▸ How to complete this task: Working from the records beneath this line, reproduce each one exactly.

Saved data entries
★ ★ ★ ★ ★
===== src/rtl/basereg.sv =====
// RV32I base register file with registered read ports and RAW/scoreboard-full stall generation.
// Define BASEREG_BYPASS_EN to forward a same-cycle final writeback into the read registers.
module basereg
  import basereg_pkg::*;
(
  input  logic               i_clk,
  input  logic               i_rst_n,
  input  logic               i_ce,
  input  logic [ADDR_W-1:0]  i_rs1_addr,
  input  logic [ADDR_W-1:0]  i_rs2_addr,
  output logic [XLEN-1:0]    o_rs1,
  output logic [XLEN-1:0]    o_rs2,
  input  logic               i_wr,
  input  logic [ADDR_W-1:0]  i_rd_addr,
  input  logic [XLEN-1:0]    i_rd,
  input  logic               i_issue,
  input  logic [ADDR_W-1:0]  i_issue_rd_addr,
  output logic               o_hazard
);

  xword_t  regs_q [REG_COUNT];
  wb_req_t wb_c;
  pend_t   rs1_cnt_c;
  pend_t   rs2_cnt_c;
  logic    full_c;
  logic    rs1_byp_c;
  logic    rs2_byp_c;
  logic    rs1_haz_c;
  logic    rs2_haz_c;
  logic    hazard_c;
  logic    read_go_c;
  xword_t  rs1_val_c;
  xword_t  rs2_val_c;

  assign wb_c = '{en: i_wr && is_nonzero(i_rd_addr), addr: i_rd_addr, data: i_rd};

  basereg_scoreboard u_scoreboard (
    .clk        (i_clk),
    .rst_n      (i_rst_n),
    .issue      (i_issue),
    .issue_addr (i_issue_rd_addr),
    .issue_go   (read_go_c),
    .dec_en     (wb_c.en),
    .dec_addr   (wb_c.addr),
    .rs1_addr   (i_rs1_addr),
    .rs2_addr   (i_rs2_addr),
    .rs1_cnt_c  (rs1_cnt_c),
    .rs2_cnt_c  (rs2_cnt_c),
    .full_c     (full_c)
  );

  // Source hazards; a source is released by forwarding only when this write retires its last pending issue.
  always_comb begin
    rs1_byp_c = 1'b0;
    rs2_byp_c = 1'b0;
`ifdef BASEREG_BYPASS_EN
    rs1_byp_c = wb_c.en && (wb_c.addr == i_rs1_addr) && (rs1_cnt_c == PEND_W'(1));
    rs2_byp_c = wb_c.en && (wb_c.addr == i_rs2_addr) && (rs2_cnt_c == PEND_W'(1));
`endif
    rs1_haz_c = is_nonzero(i_rs1_addr) && (rs1_cnt_c != '0) && !rs1_byp_c;
    rs2_haz_c = is_nonzero(i_rs2_addr) && (rs2_cnt_c != '0) && !rs2_byp_c;
    hazard_c  = rs1_haz_c || rs2_haz_c || full_c;
    read_go_c = i_ce && !hazard_c;
    rs1_val_c = rs1_byp_c ? wb_c.data : regs_q[i_rs1_addr];
    rs2_val_c = rs2_byp_c ? wb_c.data : regs_q[i_rs2_addr];
  end

  assign o_hazard = hazard_c;

  // Storage; entry 0 is cleared on reset and never written, so x0 always reads zero.
  always_ff @(posedge i_clk or negedge i_rst_n) begin
    if (!i_rst_n) begin
      for (int i = 0; i < REG_COUNT; i++) begin
        regs_q[i] <= '0;
      end
    end else if (wb_c.en) begin
      regs_q[wb_c.addr] <= wb_c.data;
    end
  end

  // Operand read registers; stall or disabled stage holds the previous operands.
  always_ff @(posedge i_clk or negedge i_rst_n) begin
    if (!i_rst_n) begin
      o_rs1 <= '0;
      o_rs2 <= '0;
    end else if (read_go_c) begin
      o_rs1 <= rs1_val_c;
      o_rs2 <= rs2_val_c;
    end
  end

endmodule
★ ★ ★ ★ ★
▸ Exercise solution:
===== src/rtl/basereg.sv =====
// RV32I base register file with registered read ports and RAW/scoreboard-full stall generation.
// Define BASEREG_BYPASS_EN to forward a same-cycle final writeback into the read registers.
module basereg
  import basereg_pkg::*;
(
  input  logic               i_clk,
  input  logic               i_rst_n,
  input  logic               i_ce,
  input  logic [ADDR_W-1:0]  i_rs1_addr,
  input  logic [ADDR_W-1:0]  i_rs2_addr,
  output logic [XLEN-1:0]    o_rs1,
  output logic [XLEN-1:0]    o_rs2,
  input  logic               i_wr,
  input  logic [ADDR_W-1:0]  i_rd_addr,
  input  logic [XLEN-1:0]    i_rd,
  input  logic               i_issue,
  input  logic [ADDR_W-1:0]  i_issue_rd_addr,
  output logic               o_hazard
);

  xword_t  regs_q [REG_COUNT];
  wb_req_t wb_c;
  pend_t   rs1_cnt_c;
  pend_t   rs2_cnt_c;
  logic    full_c;
  logic    rs1_byp_c;
  logic    rs2_byp_c;
  logic    rs1_haz_c;
  logic    rs2_haz_c;
  logic    hazard_c;
  logic    read_go_c;
  xword_t  rs1_val_c;
  xword_t  rs2_val_c;

  assign wb_c = '{en: i_wr && is_nonzero(i_rd_addr), addr: i_rd_addr, data: i_rd};

  basereg_scoreboard u_scoreboard (
    .clk        (i_clk),
    .rst_n      (i_rst_n),
    .issue      (i_issue),
    .issue_addr (i_issue_rd_addr),
    .issue_go   (read_go_c),
    .dec_en     (wb_c.en),
    .dec_addr   (wb_c.addr),
    .rs1_addr   (i_rs1_addr),
    .rs2_addr   (i_rs2_addr),
    .rs1_cnt_c  (rs1_cnt_c),
    .rs2_cnt_c  (rs2_cnt_c),
    .full_c     (full_c)
  );

  // Source hazards; a source is released by forwarding only when this write retires its last pending issue.
  always_comb begin
    rs1_byp_c = 1'b0;
    rs2_byp_c = 1'b0;
`ifdef BASEREG_BYPASS_EN
    rs1_byp_c = wb_c.en && (wb_c.addr == i_rs1_addr) && (rs1_cnt_c == PEND_W'(1));
    rs2_byp_c = wb_c.en && (wb_c.addr == i_rs2_addr) && (rs2_cnt_c == PEND_W'(1));
`endif
    rs1_haz_c = is_nonzero(i_rs1_addr) && (rs1_cnt_c != '0) && !rs1_byp_c;
    rs2_haz_c = is_nonzero(i_rs2_addr) && (rs2_cnt_c != '0) && !rs2_byp_c;
    hazard_c  = rs1_haz_c || rs2_haz_c || full_c;
    read_go_c = i_ce && !hazard_c;
    rs1_val_c = rs1_byp_c ? wb_c.data : regs_q[i_rs1_addr];
    rs2_val_c = rs2_byp_c ? wb_c.data : regs_q[i_rs2_addr];
  end

  assign o_hazard = hazard_c;

  // Storage; entry 0 is cleared on reset and never written, so x0 always reads zero.
  always_ff @(posedge i_clk or negedge i_rst_n) begin
    if (!i_rst_n) begin
      for (int i = 0; i < REG_COUNT; i++) begin
        regs_q[i] <= '0;
      end
    end else if (wb_c.en) begin
      regs_q[wb_c.addr] <= wb_c.data;
    end
  end

  // Operand read registers; stall or disabled stage holds the previous operands.
  always_ff @(posedge i_clk or negedge i_rst_n) begin
    if (!i_rst_n) begin
      o_rs1 <= '0;
      o_rs2 <= '0;
    end else if (read_go_c) begin
      o_rs1 <= rs1_val_c;
      o_rs2 <= rs2_val_c;
    end
  end

endmodule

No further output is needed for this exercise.